A woman searches for water after Israel bombed her home during its 2014 attack on Gaza. 

Ezz Zanoun APA images

At first glance, the nature of the water crises in Gaza and Michigan look very different. Gaza’s water infrastructure has been bombed repeatedly by Israel. Despite their many problems, the people of Flint and Detroit have been spared such overt brutality.

So why did women in Gaza send a message of compassion to women in Flint earlier this month?

The answer is simple: both are striving to hold the powerful to account for how the water on which they and their families depend has been contaminated.

The letter from Gaza to Flint — signed by various activists, including the prominent doctor Mona el-Farra — notes that Israel controls Palestinian water. The Israeli occupation steals from the coastal aquifer that is Gaza’s main source of water, prevents Palestinians from building sewage treatment facilities and forces them to buy water at prices they cannot afford.

Ordinary people in Flint do not enjoy any sovereignty when it comes to water, either.

Over the past few years, Rick Snyder, Michigan’s governor, has appointed a series of “emergency managers” — unelected technocrats, with powers to sell off public assets, invalidate union contracts and to undermine local democracy.

In 2014, Darnell Earley, one of these emergency managers, decided that Flint should begin using water from Flint River. That was despite how the Michigan authorities deemed water from the river to be unsafe for drinking.

Blood poisoning

The decision had rapid effects. Locals complained that the water from their faucets was discolored and unpalatable. A research team at Virginia Tech confirmed that the water in Flint was poisoned.

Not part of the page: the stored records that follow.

**config.mk**
```make
export PLATFORM = sky130hd
export DESIGN_NAME = mc_sfifo_flat
export DESIGN_NICKNAME = d
export VERILOG_FILES = /design/src/rtl/mc_sfifo_if.sv /design/src/rtl/mc_sfifo.sv /design/src/flat_wrapper.sv
export SDC_FILE = /design/constraint.sdc
export NUM_CORES = 1
export LEC_CHECK = 0
export CAP_MARGIN = 10
export CORE_ASPECT_RATIO = 0.5
export CORE_MARGIN = 4
export CORE_UTILIZATION = 62
export DETAILED_ROUTE_END_ITERATION = 16
export DONT_BUFFER_PORTS = 1
export HOLD_SLACK_MARGIN = 0.12
export PLACE_DENSITY_LB_ADDON = 0.15
export SETUP_SLACK_MARGIN = 0.5
export SKIP_CTS_REPAIR_TIMING = 1
export SKIP_LAST_GASP = 1
export SYNTH_ARGS = -nofsm -noshare
export SYNTH_HDL_FRONTEND = slang
export SYNTH_SLANG_ARGS = --single-unit
export TNS_END_PERCENT = 100
```
**constraint.sdc**
```tcl
create_clock -name clk -period 9.2 [get_ports clk]
set_input_delay 0.46 -clock clk [delete_from_list [all_inputs] [get_ports clk]]
set_output_delay 0.46 -clock clk [all_outputs]
set_load 0.05 [all_outputs]
```
### src/rtl/hazard_ctrl_unit_mc.sv
// Multi-cycle hazard controller: age-ordered redirect arbitration, load-use stalls, held redirects and front-end flush.
// Optional performance counters are built when HAZARD_PERF_CNT_EN is defined.
package my_pkg;
    typedef enum logic [2:0] {
        NEXT_PC        = 3'd0,
        BRANCH_ALU     = 3'd1,
        BRANCH_PC_JUMP = 3'd2,
        TRAP_ILLEGAL   = 3'd3,
        XEPC           = 3'd4
    } PCSrc_Enum;
endpackage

The level of lead detected, for example, in some samples was 13,000 parts per billion. The Environmental Protection Agency recommends that lead in water should be no higher than 15 parts per billion.

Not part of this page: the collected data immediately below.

<file path="src/rtl/clk_div_ctrl.sv">
// clk_div_ctrl: programmable 50% duty clock divider with burst mode and glitch-free reconfiguration
module clk_div_ctrl #(
    parameter int CNT_W        = 32,
    parameter int DEFAULT_HALF = 104166
) (
    input  logic             clk_in,
    input  logic             reset,
    input  logic [CNT_W-1:0] cfg_half,
    input  logic             cfg_valid,
    output logic             cfg_ready,
    input  logic             run,
    input  logic [15:0]      burst_len,
    output logic             clk_out,
    output logic             tick,
    output logic             busy,
    output logic             done
);
    typedef enum logic [1:0] {IDLE, RUN, PEND} state_t;
    state_t state, state_n;
    logic [CNT_W-1:0] half_reg, pend_reg, cnt, cfg_val;
    logic [15:0] edge_cnt, blen;
    logic stop_req, lock, toggle, rise, fall, finish, stop, cfg_acc;
    assign busy      = state != IDLE;
    assign cfg_ready = state != PEND;
    always_comb begin
        cfg_acc = cfg_valid && cfg_ready;
        cfg_val = (cfg_half == '0) ? CNT_W'(1) : cfg_half;
        toggle  = busy && (cnt == half_reg - CNT_W'(1));
        rise    = toggle && !clk_out;
        fall    = toggle && clk_out;
        finish  = fall && (blen != 16'd0) && (edge_cnt == blen);
        // a high phase always runs to its natural falling boundary before stopping
        stop    = busy && ((!run && !clk_out) || (fall && (stop_req || !run)) || finish);
        state_n = state;
        if (state == IDLE)
            state_n = (run && !lock) ? RUN : IDLE;
        else if (stop)
            state_n = IDLE;
        else if (state == RUN)
            state_n = cfg_acc ? PEND : RUN;
        else
            state_n = fall ? RUN : PEND;
    end
    always_ff @(posedge clk_in) begin
        if (reset)
            state <= IDLE;
        else
            state <= state_n;
    end
    always_ff @(posedge clk_in) begin
        if (reset) begin
            half_reg <= CNT_W'(DEFAULT_HALF);
            pend_reg <= '0;
            cnt      <= '0;
            edge_cnt <= '0;
            blen     <= '0;
            clk_out  <= 1'b0;
            tick     <= 1'b0;
            done     <= 1'b0;
            stop_req <= 1'b0;
            lock     <= 1'b0;
        end else begin
            tick     <= rise && run;
            done     <= finish;
            lock     <= finish || (lock && run);
            stop_req <= busy && (stop_req || (clk_out && !run)) && state_n != IDLE;
            // a config arriving as the run ends has no later falling edge, so it lands directly
            if (cfg_acc && (state == IDLE || stop))
                half_reg <= cfg_val;
            else if (state == PEND && (fall || stop))
                half_reg <= pend_reg;
            if (cfg_acc && state == RUN)
                pend_reg <= cfg_val;
            if (state == IDLE || state_n == IDLE) begin
                cnt     <= '0;
                clk_out <= 1'b0;
            end else if (toggle) begin
                cnt     <= '0;
                clk_out <= !clk_out;
            end else begin
                cnt <= cnt + CNT_W'(1);
            end
            if (state == IDLE) begin
                edge_cnt <= '0;
                blen     <= burst_len;
            end else if (rise && run) begin
                edge_cnt <= edge_cnt + 16'd1;
            end
        end
    end
endmodule
</file>
<file path="config.mk">
export PLATFORM = sky130hd
export DESIGN_NAME = clk_div_ctrl
export DESIGN_NICKNAME = d
export VERILOG_FILES = /design/src/rtl/clk_div_ctrl.sv
export SDC_FILE = /design/constraint.sdc
export NUM_CORES = 1
export LEC_CHECK = 0
export CAP_MARGIN = 5
export CORE_UTILIZATION = 30
export DETAILED_ROUTE_END_ITERATION = 16
export DONT_BUFFER_PORTS = 1
export PLACE_DENSITY_LB_ADDON = 0.1
export SETUP_SLACK_MARGIN = 0.4
export SKIP_LAST_GASP = 1
export SLEW_MARGIN = 10
export SYNTH_ARGS = -nofsm -noshare
export SYNTH_HDL_FRONTEND = slang
export SYNTH_SLANG_ARGS = --single-unit
</file>
<file path="constraint.sdc">
create_clock -name clk_in -period 6.5 [get_ports clk_in]
set_clock_uncertainty 0.05 [all_clocks]
set_input_delay 1.3 -clock clk_in [delete_from_list [all_inputs] [get_ports clk_in]]
set_output_delay 1.3 -clock clk_in [all_outputs]
set_load 0.05 [all_outputs]
</file>
; ---- Yosys cells after proc, flatten, opt, wreduce, memory -nomap -nowiden
; Index checks and enable logic that the tools add are counted.
[op_classes]
eq_ne = 5
addsub = 3
reduce_logical = 39
mux = 9
[ops]
columns = op, count
row1 = $mux W32, 3
row2 = $add A32 B1 Y32 const B, 1
row3 = $eq A32 B32 Y1, 1
row4 = $logic_not A32 Y1, 1
row5 = $sub A32 B1 Y32 const B, 1
row6 = $logic_and A1 B1 Y1, 18
row7 = $add A16 B1 Y16 const B, 1
row8 = $eq A16 B16 Y1, 1
row9 = $reduce_bool A16 Y1, 1
row10 = $mux W2, 5
row11 = $logic_or A1 B1 Y1, 8
row12 = $reduce_bool A2 Y1, 3
row13 = $logic_not A2 Y1, 2
row14 = $reduce_or A2 Y1, 2
row15 = $logic_not A1 Y1, 3
row16 = $reduce_or A3 Y1, 1
row17 = $eq A2 B1 Y1 const B, 1
row18 = $eq A2 B2 Y1 const B, 1
row19 = $ne A2 B2 Y1 const B, 1
row20 = $mux W1, 1
[totals]
ff_bits = 135
inputBits = 52
wordCells = 67
output_inout_bits = 5

; ---- Logic depth before layout (Yosys ltp)
; Gate-level depths: netlist (run 1).
[logic_depth]
depth_word = 13
depth_mapped = 14
ltp_nobuf = 11

; ---- Worst setup path after synthesis (run 1)
; Ideal clock, no wire load.
[synth_timing]
path_kind = register to register
from = register half_reg[0]
to = register half_reg[11]
path_slack_ns = 3.084
required_ns = 6.328
path_buffers = 3
stages_incl_launch_ff = 15
t_arrival_ns = 3.245
setup_ns = 0.122
cell_sequence = dfxtp_1 > clkbuf_1 > inv_1 > ha_1 > or3b_2 > nor4_1 > buf_2 > nand3_1 > xnor2_1 > a32o_1 > o211a_4 > a31o_4 > clkbuf_1 > and4_1 > a221o_1
[synth_between]
elab_chain_len = 11
word_cells_on_any_way = 16
classes_between = 1 x add/sub / 1 x eq/ne / 1 x mux / 13 x reduce/logical
[synth_rtl]
columns = element, line_no
row1 = start: declaration, 20  ; logic [CNT_W-1:0] half_reg, pend_reg, cnt, cfg_val;
row2 = start signal: assignment, 52  ; half_reg <= CNT_W'(DEFAULT_HALF);
row3 = start signal: assignment, 69  ; half_reg <= cfg_val;
row4 = start signal: assignment, 71  ; half_reg <= pend_reg;
row5 = $sub A32 B1 Y32 (*), 28  ; toggle = busy && (cnt == half_reg - CNT_W'(1));
row6 = $eq A32 B32 Y1 (*), 28
row7 = $logic_and A1 B1 Y1 (*), 28
row8 = $logic_and A1 B1 Y1 (*), 30  ; fall = toggle && clk_out;
row9 = $logic_and A1 B1 Y1 (on tied branches), "33, 31"
row10 = $logic_or A1 B1 Y1 or $logic_and A1 B1 Y1 (tied branches), "33, 31"
row11 = $logic_or A1 B1 Y1, 33  ; stop = busy && ((!run && !clk_out) || (fall && (stop_req || !run)) || finish);
row12 = $logic_and A1 B1 Y1, 33
row13 = $logic_or A1 B1 Y1 (on tied branches), "68, 70"
row14 = $logic_and A1 B1 Y1 (on tied branches), "68, 70"
row15 = $mux W32 or $reduce_bool A2 Y1 (tied branches), -
; Every way passes the cells marked *; elsewhere a longest branch is shown, timed or not.
; A chain may end at the register's enable or synchronous reset.

; ---- Worst setup path after layout (run 1)
[layout_timing]
from = register half_reg[11]
to = register half_reg[4]
; The elaborated chain is that of the path after synthesis.

==> results of run 1 <==
-- layout by cell type (no fill, tap or decap), types with 9 or more instances in the layout --
cell type,count
xor2_1,35
dfxtp_1,135
o32a_1,10
and4_1,28
o21ai_0,17
a21oi_1,69
nand2_1,125
or4_1,12
xnor2_1,49
nor3_1,17
a221o_1,23
nor4_1,24
and3_1,23
nand3_1,21
clkbuf_16,17
a21boi_1,9
or3_1,9
nor2_1,75
nand4_1,21
inv_1,15
-- worst paths after layout --
check	startpoint	cells after the start	to
worst min-delay path	lock	1	state[0]
worst max register to register	half_reg[11]	9	half_reg[4]
worst max-delay path	half_reg[11]	9	half_reg[4]
worst min register to register	lock	1	state[0]
-- cell families (layout without fill, tap and decap cells) --
logic type	Yosys count	count (layout)	share of synthesized area
DFF	135	135	0.375
AOI/OAI and AO/OA	182	182	0.180
and+or+nand+nor	398	398	0.295
buffers and inverters	68	51	0.0410
xor gates and xnor gates	84	84	0.102
adders and majority gates	3	3	0.00521
muxes	1	1	0.00139
-- per-layer routing --
layer	global-route usage	share of wire	up-vias
met2	0.274	0.41	168
met1	0.289	0.51	3099
li1	-	-	3117
met5	0	0	-
met3	0.0457	0.057	14
met4	0.0528	0.014	0
-- metrics by stage --
step	std cells	total power (W)	area [um2]
2_1_floorplan	871	0.00104	7210
3_3_place_gp	1141	0.00108	7400
3_5_place_dp	1141	0.00108	7400
4_1_cts	1173	0.00212	8020
5_1_grt	1173	0.00218	8020
6_report	1173	0.00210	8020
-- report_power, final --
group	switching [W]	internal, W	leakage [nW]
Clock	0.000441	0.000595	0.302
Sequential	0.0000444	0.000856	1.10
Combinational	0.0000978	0.0000638	1.29
Total	0.000584	0.00152	2.69
-- Yosys cell counts, types with 8 or more instances --
library cell,n,area [um2]
dfxtp_1,135,2700
xor2_1,35,307
and3_1,23,144
nor3_1,17,85.1
nand3_1,21,105
nand2_1,126,473
a21oi_1,69,345
clkbuf_1,38,143
inv_1,15,56.3
nor2_1,75,282
buf_2,8,40.0
nor4_1,24,150
or3_1,9,56.3
xnor2_1,49,429
a221o_1,23,230
o21ai_0,17,85.1
and4_1,28,245
nand4_1,21,131
or4_1,12,90.1
o32a_1,10,100
a21boi_1,9,67.6
-- final cells by class --
type | instances | area [um2]
Inverter | 16 | 60.1
Clock buffer | 18 | 439
Clock inverter | 14 | 184
Tap cell | 319 | 399
Fill cell | 2519 | 15500
Multi-Input combinational cell | 668 | 4220
Sequential cell | 135 | 2700
Timing Repair Buffer | 3 | 22.5
==> flow_summary.yaml, run 1 <==
logic_synthesis:
  synth_area_per_cell_um2: 8.27
  synth_seq_area_share: 0.375
  synth_cell_types: 74
  synth_ff_type: "dfxtp_1"
  yosysWarningCount: 0
  syn_nets: 926
  async_reset_ff_frac: 0
  syn_area_mm2: 0.00721
  synth_edf_count: 0
  synth-seq-cells: 135
  synth_cells: 871
route:
  wl_um: 23000
  drcViolationCount: 0
  firstDrtPassIters: 5
  post_drt_via_cell_ratio: 5.45
  vias: 6398
  post_drt_wl_per_cell_um: 19.6
  ant_nets: 0
  drt-initial-drc-count: 540
global_route:
  antenna_found_initial: 0
  track_usage: 0.194
  grt_pass1_wl_um: 36200
  grt_pass1_vias: 5934
  grt_max_degree: 54
  overflow: 0
die:
  initial_utilization: 0.306
  core_area_mm2: 0.0235
  rows: 56
  die_y_um: 157
  ios: 57
  dieArea_mm2: 0.0246
  fp.dieW_um: 157
placed_design:
  dp_hpwl_um: 16700
  dp_worst_setup_slack_ns: 2.02
  gp_congestion: 0.912
  numPortBuffers: 0
timing:
  layout_setup_ws_ns: 1.99
  final.period_utilization: 0.694
  slew_violations: 0
  worstMarginPinSlew_ns: 1.10
  period_needed_ns: 4.51
  holdWs_ns: 0.390
  setup_viol: 0
  rsz0062_at_grt: "false"
  hold_violations: 0
  finalSetupTns_ns: 0
  fmax_ghz: 0.222
  maxSlewHeadroom: 0.265
critical_path:
  path_cells: "or4_4, nor4_2, and2_2, o21ai_1, a21o_1, o2111a_2, a31o_4, a211oi_4, a221o_1"
  cp.required_ns: 6.81
  r2r_slack_ns: 1.99
  path_delay_family: "compound AO/OA/AOI/OAI gates"
  critPathArrivalTime_ns: 4.82
  path_class: "reg -> reg"
  cp_slowest_stage_delay_ns: 0.92
  crit_buf_inv: 0
  critPathMaxFanout: 43
  cp-end-kind: "flip-flop"
  worst_path_max_delay_cell: "a211oi_4"
  start_kind: "flip-flop"
cts:
  cts-root-buf: "clkbuf_16"
  cts_tree: "done"
  path_clk_slew_ns: 0.07
  cts_resized: 0
  cts.sinks: 135
  cts_setup_buffers: 0
  clock_latency_ns: 0.43
  cts_buffers: 17
  h-tree-depth: 4
  cts.hold.buffers_added: 0
  cts_buffer_depth: 2
job:
  drv_cap: 0
power:
  p_leak_nw: 2.69
  peakVddDrop_v: 0.000147
  power_per_cell_area_mw_per_mm2: 262
finish:
  area_growth_syn_to_layout_pct: 11.3
  n_antenna_cell: 0
  drive_gt1_frac: 0.0749
  layout.nets: 896
  fin_util: 0.341
worst_hold_path:
  hold_class: "reg -> reg"
run_status:
  outcome: "finished, final reports clean"
Note: power is estimated with default switching activity, not from simulation.
==> run 2: changes to the inputs <==
--- a/config.mk
+++ b/config.mk
@@ -5,6 +5,7 @@
 export SDC_FILE = /design/constraint.sdc
 export NUM_CORES = 1
 export LEC_CHECK = 0
+export ABC_AREA = 1
 export CAP_MARGIN = 5
 export CORE_UTILIZATION = 30
 export DETAILED_ROUTE_END_ITERATION = 16
==> constraint.sdc (replaced) <==
create_clock -name clk_in -period 4.45 [get_ports clk_in]
set_clock_uncertainty 0.05 [all_clocks]
set_input_delay 0.89 -clock clk_in [delete_from_list [all_inputs] [get_ports clk_in]]
set_output_delay 0.89 -clock clk_in [all_outputs]
set_load 0.05 [all_outputs]
==> flow_summary.yaml, run 2 <==
logic_synthesis:
  synth_cells: 1309
  yosysMostFrequentCell: "nand2_1"
  synthTopCellsByArea: "dfxtp_1 33%, nand2_1 13%, nor2_1 10%"
  syn_nets: 1364
  synth_ff_type: "dfxtp_1"
  yosysWarningCount: 0
  async_reset_ff_frac: 0
  syn_area_mm2: 0.00828
  synth_seq_area_share: 0.326
  synth-seq-cells: 135
  synth_common_cells: "287 x nand2_1, 220 x nor2_1, 145 x inv_1"
  synth_area_per_cell_um2: 6.33
  synth_top_area_cell: "dfxtp_1"
  synth_cell_types: 36
  yosysTopAreaCellShare: 0.326
  synth_edf_count: 0
placed_design:
  numPortBuffers: 0
  dpl.cell_count: 1614
  dp_hpwl_um: 19800
  gp_congestion: 0.909
route:
  firstDrtPassIters: 5
  post_drt_via_cell_ratio: 4.90
  wl_um: 26500
  post_drt_wl_per_cell_um: 16.1
  drcViolationCount: 0
  routed.top_layer: "met4"
  drt-initial-drc-count: 645
  wirelength_met1_um: 14300
  ant_nets: 0
  met2_length_um: 10900
  vias: 8063
  dr_wl_met3_um: 961
critical_path:
  r2r_slack_ns: 0.91
  rr_endpoint: "half_reg[27]"
  r2r_start: "half_reg[5]"
  critPathArrivalTime_ns: 3.86
  reg2reg_depth: 20
  cp-end-kind: "flip-flop"
  cp.required_ns: 4.77
  path_cells: "nor2_2, nand2_1, nor2_2, nand2_1, nor2_1, nand2_1, nand3_1, nand2_1, inv_1, nand3_1, nor2_2, nand2_2, nand2_1, nand2_1, nand3_2, nand2_2, buf_4, nand3b_1, nand2_1, nor2_1"
  start_kind: "flip-flop"
  crit_top_cell: "nand2_1"
  worst_path_max_delay_cell: "nor2_2"
  path_class: "reg -> reg"
  cp_slowest_stage_delay_ns: 0.45
  critPathMaxFanout: 23
power:
  power_per_cell_area_mw_per_mm2: 345
  peakVddDrop_v: 0.000220
  swShare: 0.316
  switchingPower_w: 0.000996
  pwr-share-seq: 0.421
  p_leak_nw: 3.83
  power.share.clock: 0.449
  pwr-share-comb: 0.130
  p_int_w: 0.00216
die:
  ios: 57
  fp.dieW_um: 168
  core_area_mm2: 0.0270
  initial_utilization: 0.306
  rows: 60
  die_y_um: 168
  dieArea_mm2: 0.0283
run_status:
  outcome: "finished, final reports clean"
timing:
  maxSlewHeadroom: 0.235
  finalSetupTns_ns: 0
  slew_violations: 0
  worstMarginPinSlew_ns: 1.15
  rsz0062_at_grt: "false"
  fmax_ghz: 0.283
  hold_violations: 0
  setup_viol: 0
  holdWs_ns: 0.410
  period_needed_ns: 3.54
  final.period_utilization: 0.795
cts:
  cts-root-buf: "clkbuf_16"
  cts_setup_buffers: 0
  cts.hold.buffers_added: 0
  cts_tree: "done"
  path_clk_slew_ns: 0.07
  clock_latency_ns: 0.44
  cts_buffer_depth: 2
  cts_resized: 0
  cts.sinks: 135
  h-tree-depth: 4
  cts_buffers: 17
finish:
  area_growth_syn_to_layout_pct: 10.5
  mostFrequentLayoutCell: "nand2_1"
  n_antenna_cell: 0
  drive_gt1_frac: 0.0598
  layout_common_cells: "287 x nand2_1, 218 x nor2_1, 144 x inv_1"
  nFillCells: 3084
  fin_util: 0.339
  stdcell_count: 1646
  layout.nets: 1347
worst_hold_path:
  hp-start: "lock"
  holdPathEnd: "state[0]"
  hold_class: "reg -> reg"
  hold_path_depth: 1
global_route:
  grt_pass1_vias: 7774
  overflow: 0
  grt_pass1_wl_um: 43400
  antenna_found_initial: 0
  grt_max_degree: 71
  track_usage: 0.195
job:
  drv_cap: 0
## run 2: cell types whose count changed after synthesis, sizes merged, moves of 28 or more
cell   before  now
o21ai      22   70
inv        16  147
and4       28    0
nand3      22  143
nand2     127  291
nor2       76  232
xnor2      49   19
## run 2: per-stage QoR
step | worst slack (ns) | area [um2] | total power (W)
finish | 0.914 | 9150 | 0.00316
global route | 0.532 | 9150 | 0.00332
CTS | 0.892 | 9150 | 0.00319
detailed placement | 0.902 | 8580 | 0.00177
global placement | 0.966 | 8580 | 0.00177
floorplan | 1.81 | 8280 | 0.00166
## run 2: area by class of cell
| cell class | count | area [um2] | area share |
|---|---|---|---|
| Clock buffer | 18 | 429 | 0.0469 |
| Timing Repair Buffer | 10 | 87.6 | 0.00957 |
| Sequential cell | 135 | 2700 | 0.295 |
| Tap cell | 341 | 427 | 0.0466 |
| Multi-Input combinational cell | 980 | 4800 | 0.525 |
| Inverter | 148 | 556 | 0.0607 |
| Clock inverter | 14 | 148 | 0.0161 |
## run 2: worst max path at each step
stage                     depth (start not counted)           end  slack [ns]        start
after global routing                             19  half_reg[16]        0.53  half_reg[3]
after global placement                           20  half_reg[29]        0.97  half_reg[3]
after CTS                                        20  half_reg[27]        0.89  half_reg[5]
after detailed placement                         19  half_reg[12]        0.90  half_reg[5]
final                                            20  half_reg[27]        0.91  half_reg[5]
after floorplan                                  19  half_reg[10]        1.81  half_reg[0]
## run 2: routing by layer
layer,vias up,GRT usage
li1,4202,-
met1,3685,0.294
met3,15,0.0301
met2,161,0.287
met4,0,0.0474
met5,-,0
## run 2: cells by family after synthesis
logic type,share of synthesized area
compound gates,0.0783
xor+xnor,0.0613
fa+ha+maj,0.00453
buf+inv,0.0941
flops,0.326
mux,0.00272
simple gates,0.433
## run 2: power by group through the flow
stage,Sequential [W],Clock (W),Combinational [W]
2_1_floorplan,0.00133,0,0.000331
3_3_place_gp,0.00136,0,0.000412
3_5_place_dp,0.00136,0,0.000411
4_1_cts,0.00133,0.00145,0.000413
5_1_grt,0.00134,0.00150,0.000475
6_report,0.00133,0.00142,0.000412
## run 2: worst max-delay path: cells and delay by family, from the launching register on
kind / cells / cell delay [ns]
simple gates: 18 / 2.63
buf+inv: 2 / 0.40
flops: 1 / 0.37
==> run 3: changes to the inputs <==
==> constraint.sdc (replaced) <==
create_clock -name clk_in -period 3.3 [get_ports clk_in]
set_clock_uncertainty 0.05 [all_clocks]
set_input_delay 0.66 -clock clk_in [delete_from_list [all_inputs] [get_ports clk_in]]
set_output_delay 0.66 -clock clk_in [all_outputs]
set_load 0.05 [all_outputs]
==> flow_summary.yaml, run 3 (synthesized netlist as in run 2, its figures left out) <==
critical_path:
  reg2reg_depth: 17
  path_class: "reg -> reg"
  start_kind: "flip-flop"
  crit_buf_inv: 3
  r2r_start: "half_reg[1]"
  r2r_slack_ns: 0.43
  path_delay_family: "simple AND/OR/NAND/NOR gates"
  crit_top_cell: "nor2_4"
  cp.required_ns: 3.61
  cp-end-kind: "flip-flop"
  worst_path_max_delay_cell: "dfxtp_2"
  cp_slowest_stage_delay_ns: 0.35
  critPathMaxFanout: 6
  rr_endpoint: "edge_cnt[11]"
  path_cells: "inv_2, ha_4, nand2_8, nor2_4, buf_6, nand4_1, nand3_2, nand3_1, nor2_1, nand2_1, nor2_4, buf_4, nand4_4, nor2_4, nand2_1, or2_0, a21oi_1"
  critPathArrivalTime_ns: 3.18
finish:
  layout.nets: 1390
  fin_util: 0.376
  stdcell_count: 1689
  layout_common_cells: "271 x nand2_1, 182 x nor2_1, 141 x inv_1"
  drive_gt1_frac: 0.164
  nFillCells: 2991
  area_growth_syn_to_layout_pct: 22.6
  mostFrequentLayoutCell: "nand2_1"
  n_antenna_cell: 0
placed_design:
  dp_hpwl_um: 20100
  numPortBuffers: 0
  dpl.cell_count: 1623
  gp_congestion: 0.941
worst_hold_path:
  hold_class: "in -> reg"
  hp-start: "reset"
  hold_path_depth: 1
  holdPathEnd: "half_reg[20]"
job:
  drv_cap: 0
power:
  p_int_w: 0.00305
  p_leak_nw: 4.18
  pwr-share-comb: 0.151
  power_w: 0.00438
  pwr-share-seq: 0.413
  power.share.clock: 0.436
  peakVddDrop_v: 0.000292
  switchingPower_w: 0.00133
  swShare: 0.303
  power_per_cell_area_mw_per_mm2: 431
timing:
  worstMarginPinSlew_ns: 0.711
  rsz0062_at_grt: "true"
  maxSlewHeadroom: 0.523
  final.period_utilization: 0.869
  hold_violations: 0
  setup_viol: 0
  holdWs_ns: 0.232
  finalSetupTns_ns: 0
  slew_violations: 0
  fmax_ghz: 0.349
  period_needed_ns: 2.87
route:
  post_drt_wl_per_cell_um: 16.9
  drcViolationCount: 0
  vias: 8467
  wl_um: 28600
  ant_nets: 0
  firstDrtPassIters: 6
  drt-initial-drc-count: 575
  post_drt_via_cell_ratio: 5.01
global_route:
  track_usage: 0.202
  grt_max_degree: 57
  grt_pass1_wl_um: 44400
  grt_pass1_vias: 8075
  overflow: 0
  antenna_found_initial: 0
run_status:
  outcome: "finished, final reports clean"
cts:
  cts_buffer_depth: 2
  path_clk_slew_ns: 0.07
  cts_tree: "done"
  cts-root-buf: "clkbuf_16"
  cts_buffers: 17
  clock_latency_ns: 0.44
  h-tree-depth: 4
  cts.hold.buffers_added: 0
  cts.sinks: 135
die:
  rows: 60
  fp.dieW_um: 168
  core_area_mm2: 0.0270
  die_y_um: 168
  initial_utilization: 0.306
  ios: 57
  dieArea_mm2: 0.0283
## run 3: cell count changes in the layout (fill, tap and decap cells not counted), sizes merged
cell	change
bufinv	+1
inv	-8
clkbuf	+7
buf	+38
clkinv	+2
clkinvlp	+3
## run 3: metal layers
layer | wire length [um] | global-route usage | vias to the layer above | part of all wire
li1 | - | - | 4294 | -
met1 | 14600 | 0.296 | 3959 | 0.51
met2 | 12300 | 0.304 | 185 | 0.43
met3 | 1220 | 0.0329 | 29 | 0.043
met4 | 452 | 0.0549 | 0 | 0.016
met5 | 0 | 0 | - | 0
## run 3: metrics by stage
stage / area [um2] / setup slack (ns)
floorplan: 8280 / 0.663
finish: 10200 / 0.434
detailed placement: 8710 / 0.0985
global placement: 8710 / 0.123
CTS: 9680 / 0.366
global route: 10200 / 0.276
## run 3: how the worst max path moves through the flow
stage / start / endpoint / slack [ns] / depth (start not counted)
2_1_floorplan: half_reg[0] / half_reg[10] / 0.66 / 19
3_3_place_gp: half_reg[15] / edge_cnt[11] / 0.12 / 14
3_5_place_dp: half_reg[2] / cnt[22] / 0.1 / 18
4_1_cts: half_reg[5] / cnt[22] / 0.37 / 21
5_1_grt: half_reg[1] / half_reg[9] / 0.28 / 17
6_report: half_reg[1] / edge_cnt[11] / 0.43 / 17
## run 3: timing repair
| item | CTS | global route |
|---|---|---|
| pin swaps | 19 | 24 |
| resized for setup | 60 | 75 |
| setup buffers | 16 | 9 |
| cloned | 2 | 7 |
| setup endpoints to repair | 80 | 81 |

Across Flint, the number of children with above average levels of lead in their blood has almost doubled. In “high risk” areas, it has tripled.

The people of Gaza are grappling with similar problems.

During 2014, it was reported that 90 to 95 percent of Gaza’s water supply was unfit for drinking. The Palestinian Water Authority found that the aquifer on which Gaza depends was highly polluted with pesticides and untreated sewage.

Symptom of racism

Palestinians live under an apartheid system. And the impacts of apartheid are especially pronounced when it comes to water.

While Israeli settlers in the arid West Bank can enjoy the sight of well-irrigated floral displays and dips in swimming pools all year round, Palestinians have access to considerably less drinking water than the levels recommended by the World Health Organization.

Michigan’s water crisis is also a symptom of institutionalized racism.

Snyder and his predecessors have imposed emergency managers mainly on towns and cities with large Black populations, including Detroit and Flint.

In 2013, The Atlantic reported that the five cities in Michigan then under economic management contained just 9 percent of the state’s inhabitants. Yet about half of all Black people in Michigan lived in those cities.

Writing in The Nation last month, Juan Cole argued that just as Flint’s residents “had their access to a basic staple like clean water denied by decisions made by bureaucrats they did not elect, so the Palestinians of Gaza lack the basic rights of citizenship.”

The right to water has been recognized by the United Nations. Yet the dominant ideology treats water as a commodity.

It is only natural that alliances should be formed between defenders of the right to water in different cities and countries.

The government in my native Ireland, under pressure from its masters in Brussels and other EU capitals, has been trying to put control of water in the hands of a private company in recent years. The battle for the abolition of Irish Water, as the firm is called, has received support from activists in Michigan, Bolivia and Spain.

More than a few of Ireland’s right to water campaigners are also part of the Palestine solidarity movement. One such campaigner, Gino Kenny, has been elected to Dáil Eireann, the lower house in the national parliament. When his election was announced in late February, he celebrated by waving a Palestinian flag.

The gesture was appreciated by Palestinians — not surprisingly so. Struggles for justice will always be intertwined.

Additional research by Jimmy Johnson.